The wind climate of northwestern Europe in SWECLIM regional climate scenarios

University essay from Lunds universitet/Institutionen för naturgeografi och ekosystemvetenskap

Abstract: The effects of a global climatic change on the wind climate of northwestern Europe are investigated with the aid of a regional climate model. There have up to date been few studies of how the wind climate will react to a greenhouse gas warming. Those that have been done are mostly global scale studies and centered on changes in storm activity during the winter season. I’m using data from a regional scale model developed by the Swedish Regional Climate Modelling Programme, or SWECLIM. The regional model uses two different global circulation models for boundary conditions (the HadCM2 model and the ECHAM4 model). The data consists of 4-times daily sea level pressure and geostrophic wind speed from a 10- year control and scenario run time slice. The scenario time slice has a 2.5 times higher concentration of CO2 then the control. I also calculated the wind direction using the modelled geostrophic wind. I have investigated both the yearly, monthly and seasonal changes and well as changes of the extremes of the wind climate in the form of 95 and 99 percentiles and percentages of windspeed over 20 and 25 m/s.

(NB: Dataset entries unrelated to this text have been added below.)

== v12 ==
## Calculator_top
module Calculator_top(
    input wire [3:0] a, 
    input wire [3:0] b,
    input wire clk, 
    input wire rst, 
    input wire enter, 
    input wire back,
    input wire up, 
    input wire down,
    output wire [3:0] an, 
    output wire [7:0] seg,
    output reg bin_ind
);
Size in the first run: roughly 27 I/O pins, ~13000 um^2 of cells after synthesis.
make LEC_CHECK=0 CAP_MARGIN=20 CORE_MARGIN=2 CORE_UTILIZATION=58 CTS_CLUSTER_SIZE=72 HOLD_SLACK_MARGIN=-0.1 SETUP_SLACK_MARGIN=1.15 SLEW_MARGIN=20 TNS_END_PERCENT=5 finish   # period 6.54 ns
run.sh (not shown) runs the stock make flow with config.mk's settings and CLKGATE_MAP_FILE=.
The flow for v12 finished, though final verification flagged negative setup slack.
#### Input delta (v58 over v12)
Settings: swapping 1.15 for -0.62 in SETUP_SLACK_MARGIN; clearing TNS_END_PERCENT, which used to be 5; clearing CTS_CLUSTER_SIZE, which used to be 72; clearing HOLD_SLACK_MARGIN, which used to be -0.1; swapping 6.54 for 10.9 in the clock period (ns, I/O delays scaled along).
### Flow results
v12 -> stages 100% | layout checks FAIL | negative setup slack. Having completed the whole flow, v58 delivered a layout that passed the timing, DRC and antenna checks. Compared with v12, v58 shows a slew of the pin with the lowest slew margin that is 180 ps higher. Diff v12 -> v58: wire length per cell after detailed routing decreased by 1.1% relative to the old numbers; via count -2.2%; buffer share of cell area fell by 2.2 points. Setup slack: v58 more than v12. Delta (v58 minus v12): power drawn by the clock network now sits lower; non-clock buffer total of the final layout now sits lower. Diff v12 -> v58: layout clock buffer count saw a decrease; routability congestion estimate saw an increase.
Modified inputs, v35 compared to v58
Settings: a deleted SETUP_SLACK_MARGIN that had been -0.62; an added CTS_CLUSTER_DIAMETER of 400; a change of CORE_UTILIZATION from 58 to 65; an added ABC_AREA of 1; a change of the clock period (ns, I/O delays scaled along) from 10.9 to 6.41.
Findings:
v35 finished all stages; however, its layout fails the closing checks, the failures being negative setup slack. v58 closes out successfully: all stages finished, all timing, DRC and antenna checks passed. v58 → v35: register cell area after layout roughly the same, fraction of the core area occupied by cells at floorplan now sits higher, maximum number of pins on one net before global-route repair -2.0%, layout net count up 307. The standard cells in v35 occupy more silicon area than those in v58 do. Max net load switching power across v58 and v35: v35. Compared with v58, in v35 synthesized area decreased 2.0%, number of buffers created by CTS went down by about 7%, routed via count went up, sequential share of layout area fell 1.7 points.
--- input diff v35..v45 ---
Settings: a change of CORE_UTILIZATION from 65 to 68; a deleted CTS_CLUSTER_DIAMETER that had been 400; a change of the clock period (ns, I/O delays scaled along) from 6.41 to 10.7.
==> results <==
In summary, v45 completed successfully, with a layout that passed the timing, DRC and antenna checks.
v45 ends up with lower signed area change from the synthesized netlist to the final layout than v35 does.
In v45 relative to v35, cell count had gone down by a few percent.
Max met3 track demand over resource in global routing across v35 and v45: v35
Lower required time at the endpoint of the critical path goes to v35 over v45.
Going from v35 to v45, the worst setup slack was found to have gone up by 2700 ps.
Relative to v35, proportion of final cell area spent on non-clock buffers has decreased by 4.7 points in v45.
Of v35 and v45, v35 shows the higher area of the placeable core, with v45 below it.
Summary of v45 over v35: met2 routing resource usage after global routing down 2.2 points; overall via count from detail_route fell 656; final routed wirelength across all metal layers fell by about 12%.
> inputs changed (v45 -> v48)
Settings: an added GPL_ROUTABILITY_DRIVEN of 1; a change of CAP_MARGIN from 20 to 5; an added MIN_ROUTING_LAYER of met1; a change of the clock period (ns, I/O delays scaled along) from 10.7 to 7.25.
[summary]
- Looking at master of the slowest instance on the critical path, the sky130_fd_sc_hd__clkdlybuf4s50_1 result is from v45; the sky130_fd_sc_hd__or2_4 one comes from v48.
- Measured against v48, the count of routing violations after the opening detailed-route iteration of v45 comes out at 0.52 times the reference value.
- Compare v45 and v48 | met3 track demand over resource in global routing higher: v48
- Re post-route antenna net violation count: no difference whatsoever between v45 and v48.
- Completing all stages was not enough for v48: its layout failed the final checks because of negative setup slack.


Calculator_top again, from the RTL that the note above started with.
export LEC_CHECK = 0
export ABC_AREA = 1
export CAP_MARGIN = 20
export CELL_PAD_IN_SITES_GLOBAL_PLACEMENT = 3
export CORE_MARGIN = 5
export CORE_UTILIZATION = 40
export GPL_ROUTABILITY_DRIVEN = 0
export MAX_ROUTING_LAYER = met4
export MIN_ROUTING_LAYER = met2
export SLEW_MARGIN = 15
export TNS_END_PERCENT = 15
create_clock -name core_clock -period 19.4 [get_ports {clk}]
The baseline finished with timing, DRC and antenna clean.
Edit:
ABC_AREA = default   (was 1)
CELL_PAD_IN_SITES_GLOBAL_PLACEMENT = default   (was 3)
CORE_MARGIN = 2   (was 5)
GPL_ROUTABILITY_DRIVEN = default   (was 0)
MAX_ROUTING_LAYER = default   (was met4)
MIN_ROUTING_LAYER = default   (was met2)
SETUP_SLACK_MARGIN = 2.96   (was default)
SLEW_MARGIN = 20   (was 15)
TNS_END_PERCENT = default   (was 15)
clock period = 11.5 ns   (was 19.4 ns; I/O delays follow)
Outcome:
- routed wire length fell by 5.8%
- core utilization rose by 1.4 points
- worst setup slack got worse by 4700 ps
- clock power rose by 69%
- clock skew rose by 26 ps
Edit:
CELL_PAD_IN_SITES_GLOBAL_PLACEMENT = 3   (was default)
CORE_MARGIN = 6   (was 2)
SETUP_SLACK_MARGIN = default   (was 2.96)
clock period = 12.0 ns   (was 11.5 ns; I/O delays follow)
Total power drops by 6.5%. Area after synthesis stays the same. Flip-flop count is unchanged.
Edit:
CELL_PAD_IN_SITES_GLOBAL_PLACEMENT = default   (was 3)
CORE_MARGIN = 2   (was 6)
CORE_UTILIZATION = 66   (was 40)
clock period = 11.5 ns   (was 12.0 ns; I/O delays follow)
Outcome: Via count is higher by 3.5%. Clock skew hardly moves. Hold slack gets better by 26 ps.
Edit:
ABC_AREA = 1   (was default)
CORE_UTILIZATION = 72   (was 66)
CTS_CLUSTER_DIAMETER = 101   (was default)
clock period = 8.13 ns   (was 11.5 ns; I/O delays follow)
The new run ran to the end with violations: setup timing.
Total power is higher to 2.5 times its value.
Final cell count is higher by about a fifth.
Design area is higher by a few percent.
Utilization is higher by 14 points.
Worst setup slack is worse by 1600 ps.
Worst hold slack is worse by 9.6 ps.
Edit:
ABC_AREA = default   (was 1)
CORE_UTILIZATION = 70   (was 72)
CTS_CLUSTER_DIAMETER = default   (was 101)
CTS_CLUSTER_SIZE = 39   (was default)
SETUP_SLACK_MARGIN = -0.62   (was default)
clock period = 11.7 ns   (was 8.13 ns; I/O delays follow)
The changed run passed the timing, DRC and antenna checks.
Die area rose by 4.8%.
Non-clock buffer count is lower by 106.
Hold slack loses 3.1 ps.
Setup slack improves by 1600 ps.
Synthesized area goes up by 2.0%.
Design area is lower by 7.3%.
Power fell by 61%.
Clock power decreases by 36%.


Starting RTL as in the previous note.
==> flow/config.mk <==
export PLATFORM = sky130hd
export DESIGN_NAME = Calculator_top
export DESIGN_NICKNAME = Calculator_top
export VERILOG_FILES = /design/flow/design.v
export SDC_FILE = /design/flow/constraint.sdc
export NUM_CORES = 4
export LEC_CHECK = 0
export CAP_MARGIN = 20
export CELL_PAD_IN_SITES_GLOBAL_PLACEMENT = 3
export CORE_MARGIN = 6
export CORE_UTILIZATION = 40
export MAX_ROUTING_LAYER = met4
export SLEW_MARGIN = 5
==> flow/constraint.sdc <==
create_clock -name core_clock -period 19.4 [get_ports {clk}]
set_input_delay 3.8800 -clock core_clock [delete_from_list [all_inputs] [get_ports {clk}]]
set_output_delay 3.8800 -clock core_clock [all_outputs]
set_load 0.01 [all_outputs]
Change:
--- a/flow/config.mk
+++ b/flow/config.mk
@@ -8,3 +8,2 @@
-export CAP_MARGIN = 20
-export CELL_PAD_IN_SITES_GLOBAL_PLACEMENT = 3
-export CORE_MARGIN = 6
+export CAP_MARGIN = 10
+export CORE_MARGIN = 2
@@ -12,2 +11,3 @@
-export MAX_ROUTING_LAYER = met4
-export SLEW_MARGIN = 5
+export GPL_ROUTABILITY_DRIVEN = 0
+export GPL_TIMING_DRIVEN = 0
+export SLEW_MARGIN = 20
==> flow/constraint.sdc (replaced) <==
create_clock -name core_clock -period 12.0 [get_ports {clk}]
set_input_delay 2.4000 -clock core_clock [delete_from_list [all_inputs] [get_ports {clk}]]
set_output_delay 2.4000 -clock core_clock [all_outputs]
set_load 0.01 [all_outputs]
Effect: Wire length came out lower by a few percent; hold slack improved by 0.0056 ns; design area came out higher by a few percent; register-to-register slack got worse by 3.4 ns; first-iteration DRC count came out higher by a quarter to a third; non-clock buffer count came out higher by 53; worst setup slack got worse by 4.3 ns; critical path depth came out higher by 3; sequential share of layout area came out lower by 0.97 points; combinational power came out higher by well over a third; area after synthesis does not change.
Change:
--- a/flow/config.mk
+++ b/flow/config.mk
@@ -7,0 +8 @@
+export ABC_AREA = 1
@@ -8,0 +10 @@
+export CELL_PAD_IN_SITES_DETAIL_PLACEMENT = 2
@@ -10 +12,2 @@
-export CORE_UTILIZATION = 40
+export CORE_UTILIZATION = 65
+export CTS_CLUSTER_DIAMETER = 59
@@ -12,0 +16 @@
+export MIN_ROUTING_LAYER = met2
==> flow/constraint.sdc (replaced) <==
create_clock -name core_clock -period 8.09 [get_ports {clk}]
set_input_delay 1.6180 -clock core_clock [delete_from_list [all_inputs] [get_ports {clk}]]
set_output_delay 1.6180 -clock core_clock [all_outputs]
set_load 0.01 [all_outputs]
The new run did not get past detailed placement.
Synthesized cell count increases by 14%.
Synthesized area fell by 2.0%.
Die size came out lower by 39%.


## north
Calculator_top again, from the RTL that the note above started with.
clock: 16.1 ns
lec_check: 0
cap_margin: 10
core_margin: 2
core_utilization: 40
gpl_routability_driven: 0
gpl_timing_driven: 0
hold_slack_margin: 0.01
min_routing_layer: met2
slew_margin: 20
Modified inputs, south compared to north
Settings: GPL_ROUTABILITY_DRIVEN no longer set, was 0; CORE_UTILIZATION now 70, was 40; MIN_ROUTING_LAYER no longer set, was met2; CTS_CLUSTER_DIAMETER now 101, previously not set; HOLD_SLACK_MARGIN no longer set, was 0.01; CAP_MARGIN now 20, was 10; GPL_TIMING_DRIVEN no longer set, was 0; the clock period (ns, I/O delays scaled along) now 9.85, was 16.1.
==> results <==
south ran in full, but the layout does not pass; the checks complain about setup timing.
Going from north to south, multi-input logic area grew by a few percent.
Sort south and north by starting utilization of the core area desc -> top: south
Top routing layer in use: met5 -> north, met4 -> south
Compared with north, south ends up with more cell area.
For east, these inputs were changed with respect to south:
Settings: SETUP_SLACK_MARGIN: unset -> -0.62; CTS_CLUSTER_DIAMETER: 101 -> unset; CORE_UTILIZATION: 70 -> 68; CTS_CLUSTER_SIZE: unset -> 50; the clock period (ns, I/O delays scaled along): 9.85 -> 11.7.
### Flow results
- Status for east and south: clean finish in east only
- | south | all stages done | FAIL | setup timing |
- The part of the power in registers of east is higher than that of south.
- Relative to south, power has decreased by 510 uW in east.
- Diff south -> east: fraction of power consumed by the clock network picked up an extra 3.3 points, leakage dissipation lost about 4%.
- Compared with south, east shows a higher worst hold slack across all endpoints.
- east against south: global routing met3 resource utilization now sits lower, die size now sits higher, internal power of the cells now sits lower, first-pass GRT wire length now sits lower.
- Total of hold buffers inserted after clock tree synthesis across east and south: no real change.
The inputs of west differ from those of east as listed below.
Settings: putting GPL_ROUTABILITY_DRIVEN at 1 where nothing was set; putting MIN_ROUTING_LAYER at met1 where nothing was set; clearing CTS_CLUSTER_SIZE, which used to be 50; swapping 20 for 35 in CAP_MARGIN; clearing SETUP_SLACK_MARGIN, which used to be -0.62; swapping 11.7 for 8.61 in the clock period (ns, I/O delays scaled along).
## What came out
Summary of east and west: one run falls short of a clean finish, namely west.
Measured slew at the worst slew-check pin ends up higher on east.
In the tables for east and west, relative area of non-clock buffer cells in the final design reads lower with east.
Diff east -> west: utilization climbed 4.4 points, power shows an increase of 880 uW, share of cell area taken by multi-input logic gates fell by 0.90 points.
Going from east to west, the setup TNS was found to have gone down by 1.94 ns.
Overall track demand over capacity in global routing: west higher than east
Re simple-gate share of the synthesized area: no difference whatsoever between east and west.
Relative to west, the following input files were edited for middle:
Settings: CORE_MARGIN: 2 -> 7; CAP_MARGIN: 35 -> 30; ABC_AREA: unset -> 1; CTS_CLUSTER_SIZE: unset -> 59; CORE_UTILIZATION: 68 -> 24; the clock period (ns, I/O delays scaled along): 8.61 -> 6.52.
### Flow results
Complete run, failing final checks: middle, reason setup timing. Looking at relative area of clock buffers and inverters in the final design across west and middle, the one that comes out higher is west. Relative to west, total power has gone up in middle. middle ends up with a pin count of the biggest net entering global routing that is 23 lower than in west. Taking west as the reference, in middle reported clock group power went up; count of cells resized by post-cts repair went up.


maple:
Starting RTL as in the previous note.
Design Calculator_top, start of the top module:
module Calculator_top(
    input wire [3:0] a, 
    input wire [3:0] b,
    input wire clk, 
    input wire rst, 
    input wire enter, 
    input wire back,
    input wire up, 
    input wire down,
    output wire [3:0] an, 
    output wire [7:0] seg,
    output reg bin_ind
);
    reg [2:0] op; 
    wire [7:0] calculator_result;  
    reg [31:0] display_value;  
    reg convert_value_enable;  
    wire up_d; wire down_d; wire enter_d; wire back_d; wire rst_d;  
    Debounce dd(.btn(down), .clk(clk), .led(down_d));
    Debounce ud(.btn(up), .clk(clk), .led(up_d));
    Debounce ed(.btn(enter), .clk(clk), .led(enter_d));
    Debounce bd(.btn(back), .clk(clk), .led(back_d));
    Debounce rd(.btn(rst), .clk(clk), .led(rst_d)); 
    Calculator calc(.a(a), .b(b), .op(op), .out(calculator_result));
    wire [15:0] BCD_result; 
    reg [11:0] value_to_convert; 
    wire bcd_val_rdy; 
    val_bcd VAL(.clk(clk), .reset(rst_d), .en(convert_value_enable), .count(value_to_convert), .rdy(bcd_val_rdy), .BCD(BCD_result));
    wire [31:0] BCD_seg;
    reg [31:0] BCD_seg_buffer;
    bcd_seg A(.BCD(BCD_result[15:12]),.s(BCD_seg[31:24]));
    bcd_seg B(.BCD(BCD_result[11:8]),.s(BCD_seg[23:16]));
    bcd_seg C(.BCD(BCD_result[7:4]),.s(BCD_seg[15:8]));
    bcd_seg D(.BCD(BCD_result[3:0]),.s(BCD_seg[7:0]));
    wire [31:0] op_seg;
    op_seg OPS(.OP(op), .s(op_seg)); 
    parameter DISP_ZEROS = 32'b0000_0011_0000_0011_0000_0011_0000_0011;
    Multi_Driver md(.segValues(display_value), .clk(clk), .rst(rst_d), .an(an), .seg(seg));
    parameter IDLE = 0;  
    parameter VALUE_SET = 1;
    parameter CONV = 2;  
    parameter RES = 3;  
    parameter OP = 4;  
    reg [1:0] result_neg; 
    reg [2:0] cs;  
    reg [2:0] ns;  
    always @(posedge clk) begin
        if(op < 4) begin  
            value_to_convert <= (1000 * calculator_result[3]) + (100 * calculator_result[2]) + (10 * calculator_result[1]) + (calculator_result[0]);
        end 
        else if(op == 5) begin  
             if(calculator_result[7]) begin  
                 result_neg[0] <= 1; 
                 value_to_convert <= {{8{1'b0}}, ((~calculator_result) + 1) & 4'b1111};  
                 if((((~calculator_result) + 1) & 4'b1111) >= 10) result_neg[1] <= 1;
                 else result_neg[1] <= 0; 
  ...
==> flow/config.mk <==
export PLATFORM = sky130hd
export DESIGN_NAME = Calculator_top
export DESIGN_NICKNAME = Calculator_top
export VERILOG_FILES = /design/flow/design.v
export SDC_FILE = /design/flow/constraint.sdc
export NUM_CORES = 4
export LEC_CHECK = 0
export ABC_AREA = 1
export CAP_MARGIN = 20
export CORE_MARGIN = 2
export CORE_UTILIZATION = 72
export CTS_CLUSTER_DIAMETER = 101
export CTS_CLUSTER_SIZE = 13
export PLACE_DENSITY_LB_ADDON = 0.1
export SETUP_SLACK_MARGIN = 2.14
export SLEW_MARGIN = 20
==> flow/constraint.sdc <==
create_clock -name core_clock -period 8.13 [get_ports {clk}]
set_input_delay 1.6260 -clock core_clock [delete_from_list [all_inputs] [get_ports {clk}]]
set_output_delay 1.6260 -clock core_clock [all_outputs]
set_load 0.01 [all_outputs]
maple -> stages 100% | layout checks FAIL | setup timing
--- input diff maple..xenon ---
- clearing CTS_CLUSTER_DIAMETER, which used to be 101
- clearing PLACE_DENSITY_LB_ADDON, which used to be 0.1
- clearing SETUP_SLACK_MARGIN, which used to be 2.14
- swapping 72 for 40 in CORE_UTILIZATION
- clearing CTS_CLUSTER_SIZE, which used to be 13
- clearing ABC_AREA, which used to be 1
- swapping 8.13 for 11.5 in the clock period (ns, I/O delays scaled along)
### Flow results
xenon: all stages complete, timing, DRC and antenna checks passed
Count of fill cells added during filler insertion ended up 290% higher on xenon than on maple.
Synthesized cell count in xenon is about 12% lower than in maple
Final-layout non-clock buffer area share was higher in the run labelled maple.
Between maple and xenon, final worst hold slack decreased.
As of xenon, combinational group power had fallen by more than half compared to maple.
First-pass GRT wire length down about 12% in xenon wrt maple
Summary: wire length reported by the detailed router, xenon better than maple
Inputs modified between xenon and indigo:
- swapping 11.5 for 12.0 in the clock period (ns, I/O delays scaled along)
Clock-buffer cell count: indigo vs xenon up 7. indigo -> xenon: number of instances in the synthesized netlist delta 0, exact match. Biggest cell delay along the critical path ends up lower on xenon. The run showing the smaller total power divided by cell area is indigo. Row setup slack: indigo lower / xenon higher. Summary — ratio of final minimum period to clock period, indigo relative to xenon: higher, by 0.41 points. Between xenon and indigo, the flow reports number of global-route vias before repair decreasing slightly. Re combinational power share: xenon and indigo aren't equal, and the lower value belongs to indigo. Against xenon, indigo reports a total power that is lower.
The following lists how sierra was set up differently from indigo:
- CORE_UTILIZATION changed from 40 to 66
- the clock period (ns, I/O delays scaled along) changed from 12.0 to 6.41
- sierra ran in full, but the layout does not pass; the checks complain about setup timing.
- Footprint of the multi-input gates, sierra vs indigo: up by a few percent
- indigo → sierra: overall global routing resource usage rose by 12 points, headroom to the max-slew limit rose by 14 points, share of the clock period used by the worst path rose by 44 points, wire length of the first global-routing pass rose by 4.1%, setup slack of the critical path after layout fell by 3.12 ns.
Power is estimated from default activity; no workload was simulated.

The model predicts an increased meridional pressure gradient as a result of the greenhouse warming. Regarding the wind climate the model predicts a higher frequency of westerly winds. In the North Sea and the Norwegian Sea there is a small increase of the yearly mean geostrophic wind speed. Sweden and northern Germany also experiences an increase of the yearly mean geostrophic wind speed when running the model with the HadCM2 boundary data, but a decrease when using the other model as boundary conditions. The storm climate shows no major increases in the number of storms per year due to the global warming. What I did find is an increase during autumn in the intensity of storms over the North Sea and the Norwegian Sea. During winter I found a decrease in storm intensity over the same area when using the ECHAM4 model as boundary data. An increase in the intensity of gale winds during autumn was found over Sweden and northern Germany when using HadCM2 boundary data. The ECHAM4 driven model showed a decrease during winter in the intensity of storm and gale winds in this area.